I've repeated the noncommittal story we told to the people at camp — and went outside — after we returned sixteen hours later. Now it is my dreadful duty to strengthen this story by filling the merciful void with clues about what we are actually witnessing in the hidden trans-montane world — hints about the eventual revelation made Danforth collapse nervously. I hope he will add a really honest word about something he thinks only he witnessed — although maybe it was just a nervous delusion — and that may have been the last straw that put him in the place; but he was resolutely against it. All I could do was repeat his then disjointed whispers of what made him scream as the plane soared back through the wind-tortured mountain pass after the real, real shock I had doled. This will form my last word. If the obvious signs of old horror are surviving in what I am revealing is not enough to prevent others from interfering with Antarctica in — or at least from prying too deep beneath the surface the wastage of forbidden and inhumane, desolate secrets that condemned — responsibility for crimes that cannot be named and may not be measurable will not be mine.

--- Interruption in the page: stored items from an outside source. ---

## src/rtl/jtkiwi_pkg.sv

```systemverilog
// Shared definitions for the kiwi sub-CPU shared-RAM bridge.
// Optional contention support: JTKIWI_SHR_CONTENTION_EN.
package jtkiwi_pkg;

  localparam logic [2:0] SHR_BASE_DEF  = 3'b110;
  localparam int         MAX_DEFER_DEF = 15;

  typedef enum logic [2:0] {
    ST_IDLE,
    ST_WR,
    ST_RD_ADDR,
    ST_RD_LATCH,
`ifdef JTKIWI_SHR_CONTENTION_EN
    ST_HOLD,
    ST_DEFER
`else
    ST_HOLD
`endif
  } shr_st_e;

endpackage

```

## src/rtl/jtkiwi_shr_bridge_if.sv

```systemverilog
// Sub-CPU bus and shared-RAM port-1 signal bundle.
// slave = bridge view, master = system/CPU view.
interface jtkiwi_shr_bridge_if;

  logic        snd_rstn;
  logic [15:0] A;
  logic        mreq_n;
  logic        rd_n;
  logic        wr_n;
  logic [7:0]  cpu_dout;
  logic [7:0]  cpu_din;
  logic        wait_n;
  logic [12:0] shr_addr;
  logic [7:0]  shr_din;
  logic        shr_we;
  logic [7:0]  shr_dout;
  logic        main_busy;

  modport slave (
    input  snd_rstn, A, mreq_n, rd_n, wr_n,
    input  cpu_dout, shr_dout, main_busy,
    output cpu_din, wait_n,
    output shr_addr, shr_din, shr_we
  );

  modport master (
    output snd_rstn, A, mreq_n, rd_n, wr_n,
    output cpu_dout, shr_dout, main_busy,
    input  cpu_din, wait_n,
    input  shr_addr, shr_din, shr_we
  );

endinterface

```

## src/rtl/jtkiwi_shr_defer.sv

```systemverilog
// Saturating deferral counter for main-CPU contention.
// Only built with JTKIWI_SHR_CONTENTION_EN.
module jtkiwi_shr_defer #(
  parameter int MAX_DEFER = 15
)(
  input  logic clk,
  input  logic rst,
  input  logic i_clr,
  input  logic i_inc,
  output logic o_exp
);

  localparam int W = $clog2(MAX_DEFER + 1);

  logic [W-1:0] r_cnt;

  // Flags one clk early so the last busy DEFER clk is the exit clk
  assign o_exp = r_cnt >= W'(MAX_DEFER - 1);

  always_ff @(posedge clk or posedge rst) begin
    if (rst) begin
      r_cnt <= '0;
    end else if (i_clr) begin
      r_cnt <= '0;
    end else if (i_inc && r_cnt != W'(MAX_DEFER)) begin
      r_cnt <= r_cnt + 1'b1;
    end
  end

endmodule

```

## src/rtl/jtkiwi_shr_bridge.sv

```systemverilog
// Sub-CPU to shared-RAM bridge with Z80 wait handshake.
// Optional main-CPU contention deferral: JTKIWI_SHR_CONTENTION_EN.
module jtkiwi_shr_bridge
  import jtkiwi_pkg::*;
#(
  parameter logic [2:0] SHR_BASE  = SHR_BASE_DEF,
  parameter int         MAX_DEFER = MAX_DEFER_DEF
)(
  input  logic                clk,
  input  logic                rst,
  jtkiwi_shr_bridge_if.slave  bus
);

  shr_st_e     r_st;
  shr_st_e     w_nxt;
  logic        w_sel;
  logic        w_wr;
  logic [12:0] r_addr;
  logic [7:0]  r_din;
  logic [7:0]  r_cpu_din;

  assign w_sel = bus.snd_rstn & ~bus.mreq_n &
                 (bus.A[15:13] == SHR_BASE) &
                 (~bus.rd_n | ~bus.wr_n);
  assign w_wr  = ~bus.wr_n;

`ifdef JTKIWI_SHR_CONTENTION_EN
  logic r_wr;
  logic w_exp;

  jtkiwi_shr_defer #(
    .MAX_DEFER (MAX_DEFER)
  ) u_defer (
    .clk   (clk),
    .rst   (rst),
    .i_clr (r_st != ST_DEFER || w_nxt != ST_DEFER),
    .i_inc (r_st == ST_DEFER && bus.main_busy),
    .o_exp (w_exp)
  );
`else
  logic w_unused;
  assign w_unused = bus.main_busy ^ (MAX_DEFER == 0);
`endif

  always_comb begin
    w_nxt = r_st;
    unique case (r_st)
      ST_IDLE: begin
        if (w_sel) begin
          w_nxt = w_wr ? ST_WR : ST_RD_ADDR;
`ifdef JTKIWI_SHR_CONTENTION_EN
          if (bus.main_busy) w_nxt = ST_DEFER;
`endif
        end
      end
      ST_WR:       w_nxt = ST_HOLD;
      ST_RD_ADDR:  w_nxt = ST_RD_LATCH;
      ST_RD_LATCH: w_nxt = ST_HOLD;
      ST_HOLD: begin
        if (!w_sel) w_nxt = ST_IDLE;
      end
`ifdef JTKIWI_SHR_CONTENTION_EN
      ST_DEFER: begin
        if (!bus.main_busy || w_exp)
          w_nxt = r_wr ? ST_WR : ST_RD_ADDR;
      end
`endif
      default:     w_nxt = ST_IDLE;
    endcase
    if (!bus.snd_rstn) w_nxt = ST_IDLE;
  end

  always_ff @(posedge clk or posedge rst) begin
    if (rst) begin
      r_st      <= ST_IDLE;
      r_addr    <= '0;
      r_din     <= '0;
      r_cpu_din <= 8'hFF;
`ifdef JTKIWI_SHR_CONTENTION_EN
      r_wr      <= 1'b0;
`endif
    end else begin
      r_st <= w_nxt;
      if (r_st == ST_IDLE && w_sel) begin
        r_addr <= bus.A[12:0];
        r_din  <= bus.cpu_dout;
`ifdef JTKIWI_SHR_CONTENTION_EN
        r_wr   <= w_wr;
`endif
      end
      if (r_st == ST_RD_LATCH && bus.snd_rstn)
        r_cpu_din <= bus.shr_dout;
    end
  end

  assign bus.shr_addr = r_addr;
  assign bus.shr_din  = r_din;
  assign bus.shr_we   = (r_st == ST_WR) & bus.snd_rstn;
  assign bus.cpu_din  = r_cpu_din;
  assign bus.wait_n   = ~(w_sel & (r_st != ST_HOLD));

endmodule

```

## src/flat_wrapper.sv

```systemverilog
// flat-port wrapper written by rule: the top's interface ports become plain ports
module jtkiwi_shr_bridge_flat import jtkiwi_pkg::*;
#(
  parameter logic [2:0] SHR_BASE  = SHR_BASE_DEF,
  parameter int         MAX_DEFER = MAX_DEFER_DEF
)
  (clk, rst, bus_snd_rstn, bus_A, bus_mreq_n, bus_rd_n, bus_wr_n, bus_cpu_dout, bus_shr_dout, bus_main_busy, bus_cpu_din, bus_wait_n, bus_shr_addr, bus_shr_din, bus_shr_we);
  jtkiwi_shr_bridge_if bus_i ();
  input  logic clk;
  input  logic rst;
  input wire logic [$bits(bus_i.snd_rstn)-1:0] bus_snd_rstn;
  input wire logic [$bits(bus_i.A)-1:0] bus_A;
  input wire logic [$bits(bus_i.mreq_n)-1:0] bus_mreq_n;
  input wire logic [$bits(bus_i.rd_n)-1:0] bus_rd_n;
  input wire logic [$bits(bus_i.wr_n)-1:0] bus_wr_n;
  input wire logic [$bits(bus_i.cpu_dout)-1:0] bus_cpu_dout;
  input wire logic [$bits(bus_i.shr_dout)-1:0] bus_shr_dout;
  input wire logic [$bits(bus_i.main_busy)-1:0] bus_main_busy;
  output wire logic [$bits(bus_i.cpu_din)-1:0] bus_cpu_din;
  output wire logic [$bits(bus_i.wait_n)-1:0] bus_wait_n;
  output wire logic [$bits(bus_i.shr_addr)-1:0] bus_shr_addr;
  output wire logic [$bits(bus_i.shr_din)-1:0] bus_shr_din;
  output wire logic [$bits(bus_i.shr_we)-1:0] bus_shr_we;
  assign bus_i.snd_rstn = bus_snd_rstn;
  assign bus_i.A = bus_A;
  assign bus_i.mreq_n = bus_mreq_n;
  assign bus_i.rd_n = bus_rd_n;
  assign bus_i.wr_n = bus_wr_n;
  assign bus_i.cpu_dout = bus_cpu_dout;
  assign bus_i.shr_dout = bus_shr_dout;
  assign bus_i.main_busy = bus_main_busy;
  assign bus_cpu_din = bus_i.cpu_din;
  assign bus_wait_n = bus_i.wait_n;
  assign bus_shr_addr = bus_i.shr_addr;
  assign bus_shr_din = bus_i.shr_din;
  assign bus_shr_we = bus_i.shr_we;
  jtkiwi_shr_bridge #(.SHR_BASE(SHR_BASE), .MAX_DEFER(MAX_DEFER)) u_core (.clk(clk), .rst(rst), .bus(bus_i));
endmodule
```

Danforth and I, studying the notes made by Pabodie on an afternoon flight and checking with the sextant, have calculated that the lowest fitting available in range lies somewhat to our right, he said, in view of the camp, it is about 23,000 or 24,000 feet above sea level. To this point, then, we first headed for the bright plane when we started our discovery flight. The camp itself, at the foot of a hill emerging from the continental plateau, is about 12,000 feet high; hence the actual elevation increase required is not as extensive as it may seem. Nonetheless, we were well aware of the rare air and the intense cold as we got up; because due to visibility conditions we had to leave the cabin windows open. We dressed, of course, with our heaviest fur.
But the clutter on the mountain side of the cube, the castle, and the mouth of the cave most fascinated and disturbed us. I studied it with field glass and took the final photos while Danforth was driving; and sometimes freed him in control - although my flight knowledge was purely amateur - to let him use binoculars. We can easily see that most of the materials of those objects are light Archaean quartzite, unlike any formation seen in a general surface area; and that their regularity is extreme and overwhelming to the point that poor Lake hardly hints.
As he said, the edges were shattered and rounded from the incalculable bad weather; but their pre-natural solidity and hard material had saved them from destruction. Many parts, especially those closest to the slope, appear substantially identical to the surrounding rock surface. The entire arrangement looks like the ruins of Machu Picchu in the Andes, or the main foundation wall of Kish excavated by the Oxford-Field Expedition Museum in 1929; and neither Danforth nor I get the occasional impression of the separate Cyclopean blocks that Lake attributed to Carroll, his traveling companion. How to explain things like that in this place is frankly out of my reach, and I feel humble as a geologist. The Igneous formations often have a strange regularity — like the famous Causeway Giants in Ireland — but this amazing range, despite Lake's original suspicion of smoking cones, is amazing, above all non-volcanic in a clear structure.